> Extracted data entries
BEGIN

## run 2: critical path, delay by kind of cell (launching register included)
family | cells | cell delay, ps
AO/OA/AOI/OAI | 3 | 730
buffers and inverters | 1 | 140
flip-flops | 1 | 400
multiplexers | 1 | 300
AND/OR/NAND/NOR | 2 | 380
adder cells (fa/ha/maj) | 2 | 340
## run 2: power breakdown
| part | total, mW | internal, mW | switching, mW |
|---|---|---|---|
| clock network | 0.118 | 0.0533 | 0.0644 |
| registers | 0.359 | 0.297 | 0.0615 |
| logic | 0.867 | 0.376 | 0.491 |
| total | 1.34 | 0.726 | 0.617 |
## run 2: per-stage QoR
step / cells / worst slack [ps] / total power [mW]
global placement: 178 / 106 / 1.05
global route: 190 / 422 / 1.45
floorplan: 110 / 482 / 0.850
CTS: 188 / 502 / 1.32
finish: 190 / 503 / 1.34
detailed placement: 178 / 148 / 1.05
## config.mk

```make
export PLATFORM = sky130hd
export DESIGN_NAME = wma_filter_pipe_flat
export DESIGN_NICKNAME = d
export VERILOG_FILES = /design/src/rtl/wma_pkg.sv /design/src/rtl/wma_filter_pipe_if.sv /design/src/rtl/wma_tap_line.sv /design/src/rtl/wma_filter_pipe.sv /design/src/flat_wrapper.sv
export SDC_FILE = /design/constraint.sdc
export NUM_CORES = 1
export LEC_CHECK = 0
export CAP_MARGIN = 20
export CORE_MARGIN = 2
export CORE_UTILIZATION = 55
export CTS_CLUSTER_DIAMETER = 40
export DETAILED_ROUTE_END_ITERATION = 10
export PLACE_DENSITY = 0.75
export REMOVE_ABC_BUFFERS = 1
export SYNTH_ARGS = -nofsm -noshare
export SYNTH_HDL_FRONTEND = slang
export SYNTH_SLANG_ARGS = --single-unit
```

## constraint.sdc

```tcl
create_clock -name CLK -period 4.3 [get_ports CLK]
set_input_delay 1.29 -clock CLK [delete_from_list [all_inputs] [get_ports CLK]]
set_output_delay 1.29 -clock CLK [all_outputs]
set_load 0.02 [all_outputs]
```

## src/rtl/wma_pkg.sv

```systemverilog
// Shared limits and width helpers for the weighted moving average filter.
package wma_pkg;

  localparam int WMA_MAX_TAPS   = 16;
  localparam int WMA_MAX_DATA_W = 16;
  // Pair sums and the final sum each need one guard bit over the sample width.
  localparam int WMA_SUM_GROW   = 1;
  localparam int WMA_SUM_W_MAX  = WMA_MAX_DATA_W + WMA_SUM_GROW;

  function automatic int clog2(input int v);
    int r;
    r = 0;
    while ((1 << r) < v) r++;
    return r;
  endfunction

  function automatic int wma_sum_w(input int data_w);
    return data_w + WMA_SUM_GROW;
  endfunction

endpackage

```

## src/rtl/wma_filter_pipe_if.sv

```systemverilog
// Sample-in / result-out valid-ready bundle for wma_filter_pipe.
interface wma_filter_pipe_if #(
  parameter int DATA_W = 8
);
  logic [DATA_W-1:0] Xn;
  logic              in_valid;
  logic              in_ready;
  logic [DATA_W-1:0] Yn;
  logic              out_valid;
  logic              out_ready;
  logic              out_full;
  logic              out_ovf;

  modport slave (
    input  Xn, in_valid, out_ready,
    output in_ready, Yn, out_valid, out_full, out_ovf
  );

  modport master (
    output Xn, in_valid, out_ready,
    input  in_ready, Yn, out_valid, out_full, out_ovf
  );
endinterface

```

## src/rtl/wma_tap_line.sv

```systemverilog
// Sample delay line with saturating fill counter; CLR wins over a same-cycle accept.
module wma_tap_line
  import wma_pkg::*;
#(
  parameter int DATA_W = 8,
  parameter int TAPS   = 4,
  localparam int CNT_W = clog2(TAPS + 1)
) (
  input  logic                         CLK,
  input  logic                         RST,
  input  logic                         CLR,
  input  logic                         accept,
  input  logic [DATA_W-1:0]            xn,
  output logic [TAPS-1:0][DATA_W-1:0]  tap_q,
  output logic                         full_next
);

  logic [TAPS-1:0][DATA_W-1:0] tap_d;
  logic [CNT_W-1:0]            fill_d, fill_q, fill_acc;

  always_comb begin
    fill_acc = fill_q;
    if (accept && (fill_q != CNT_W'(TAPS))) fill_acc = fill_q + 1'b1;
  end

  // Window is full once the count, including this cycle's sample, reaches TAPS.
  assign full_next = (fill_acc == CNT_W'(TAPS));

  always_comb begin
    tap_d  = tap_q;
    fill_d = fill_acc;
    if (CLR) begin
      tap_d  = '0;
      fill_d = '0;
    end else if (accept) begin
      tap_d = {tap_q[TAPS-2:0], xn};
    end
  end

  always_ff @(posedge CLK or negedge RST) begin
    if (!RST) begin
      tap_q  <= '0;
      fill_q <= '0;
    end else begin
      tap_q  <= tap_d;
      fill_q <= fill_d;
    end
  end

endmodule

```

## src/rtl/wma_filter_pipe.sv

```systemverilog
// Pipelined weighted moving average Yn = sum(x[n-k] >> k); tap line, pair adders, final sum.
// Optional saturating output when WMA_SAT_EN is defined; otherwise Yn wraps.
module wma_filter_pipe
  import wma_pkg::*;
#(
  parameter int DATA_W = 8,
  parameter int TAPS   = 4
) (
  input  logic           CLK,
  input  logic           RST,
  input  logic           CLR,
  wma_filter_pipe_if.slave s
);

  localparam int PAIRS  = TAPS / 2;
  localparam int SUM_W  = wma_sum_w(DATA_W);
  localparam int STAGES = 2;

  logic                          adv, accept, full_next;
  logic [TAPS-1:0][DATA_W-1:0]   tap, term;
  logic [PAIRS-1:0][SUM_W-1:0]   pair_new, pair_d, pair_q;
  logic [SUM_W-1:0]              sum_new, sum_d, sum_q;
  // [0] taps hold a fresh sample, [1] pair stage, [STAGES] output register
  logic [STAGES:0]               vld_pipe_d, vld_pipe_q;
  logic [STAGES:0]               full_pipe_d, full_pipe_q;

  assign adv        = !vld_pipe_q[STAGES] || s.out_ready;
  assign accept     = s.in_valid && adv;
  assign s.in_ready = adv;

  wma_tap_line #(
    .DATA_W (DATA_W),
    .TAPS   (TAPS)
  ) u_tap_line (
    .CLK       (CLK),
    .RST       (RST),
    .CLR       (CLR),
    .accept    (accept),
    .xn        (s.Xn),
    .tap_q     (tap),
    .full_next (full_next)
  );

  // Per-term truncation; taps past the sample width contribute nothing.
  always_comb begin
    for (int k = 0; k < TAPS; k++)
      term[k] = (k < DATA_W) ? (tap[k] >> k) : '0;
  end

  always_comb begin
    for (int j = 0; j < PAIRS; j++)
      pair_new[j] = SUM_W'(term[2*j]) + SUM_W'(term[2*j+1]);
  end

  // Exact sum is bounded below 2^(DATA_W+1), so SUM_W never truncates.
  always_comb begin
    sum_new = '0;
    for (int j = 0; j < PAIRS; j++)
      sum_new = sum_new + pair_q[j];
  end

  always_comb begin
    vld_pipe_d  = vld_pipe_q;
    full_pipe_d = full_pipe_q;
    pair_d      = pair_q;
    sum_d       = sum_q;
    if (CLR) begin
      vld_pipe_d  = '0;
      full_pipe_d = '0;
      pair_d      = '0;
      sum_d       = '0;
    end else if (adv) begin
      vld_pipe_d  = {vld_pipe_q[STAGES-1:0], accept};
      full_pipe_d = {full_pipe_q[STAGES-1:0], full_next};
      pair_d      = pair_new;
      sum_d       = sum_new;
    end
  end

  always_ff @(posedge CLK or negedge RST) begin
    if (!RST) begin
      vld_pipe_q  <= '0;
      full_pipe_q <= '0;
      pair_q      <= '0;
      sum_q       <= '0;
    end else begin
      vld_pipe_q  <= vld_pipe_d;
      full_pipe_q <= full_pipe_d;
      pair_q      <= pair_d;
      sum_q       <= sum_d;
    end
  end

  assign s.out_valid = vld_pipe_q[STAGES];
  assign s.out_full  = full_pipe_q[STAGES];
  assign s.out_ovf   = sum_q[DATA_W];

`ifdef WMA_SAT_EN
  assign s.Yn = sum_q[DATA_W] ? '1 : sum_q[DATA_W-1:0];
`else
  assign s.Yn = sum_q[DATA_W-1:0];
`endif

endmodule

```

## src/flat_wrapper.sv

```systemverilog
// flat-port wrapper written by rule: the top's interface ports become plain ports
module wma_filter_pipe_flat import wma_pkg::*;
#(
  parameter int DATA_W = 8,
  parameter int TAPS   = 4
)
  (CLK, RST, CLR, s_Xn, s_in_valid, s_out_ready, s_in_ready, s_Yn, s_out_valid, s_out_full, s_out_ovf);
  wma_filter_pipe_if #(.DATA_W(DATA_W)) s_i ();
  input  logic CLK;
  input  logic RST;
  input  logic CLR;
  input wire logic [$bits(s_i.Xn)-1:0] s_Xn;
  input wire logic [$bits(s_i.in_valid)-1:0] s_in_valid;
  input wire logic [$bits(s_i.out_ready)-1:0] s_out_ready;
  output wire logic [$bits(s_i.in_ready)-1:0] s_in_ready;
  output wire logic [$bits(s_i.Yn)-1:0] s_Yn;
  output wire logic [$bits(s_i.out_valid)-1:0] s_out_valid;
  output wire logic [$bits(s_i.out_full)-1:0] s_out_full;
  output wire logic [$bits(s_i.out_ovf)-1:0] s_out_ovf;
  assign s_i.Xn = s_Xn;
  assign s_i.in_valid = s_in_valid;
  assign s_i.out_ready = s_out_ready;
  assign s_in_ready = s_i.in_ready;
  assign s_Yn = s_i.Yn;
  assign s_out_valid = s_i.out_valid;
  assign s_out_full = s_i.out_full;
  assign s_out_ovf = s_i.out_ovf;
  wma_filter_pipe #(.DATA_W(DATA_W), .TAPS(TAPS)) u_core (.CLK(CLK), .RST(RST), .CLR(CLR), .s(s_i));
endmodule
```

==> results of run 1 <==
==> cells in the mapped netlist <==
master,count
nand2_1,90
dfrtp_1,60
a21oi_1,51
nor2_1,25
ha_1,21
clkbuf_1,18
inv_1,13
nand3_1,10
a211oi_1,9
o21ai_0,9
nor3_1,8
nor4b_1,5
a21o_1,4
a31oi_1,4
mux2i_1,4
nor2b_1,4
o211ai_1,4
fa_1,3
o21a_1,3
xnor2_1,3
buf_6,2
or3_1,2
or4_1,2
xor2_1,2
a21boi_0,1
a221oi_1,1
and2_4,1
and4b_1,1
inv_6,1
nand4_1,1
nand4b_1,1
nor2b_4,1
o21ba_2,1
o22ai_1,1
o31a_1,1
o31ai_1,1
o41ai_1,1
or2_2,1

END

> What the exercise asks
Please say only the number of lines in the data that hold "localparam".

> Answer section
8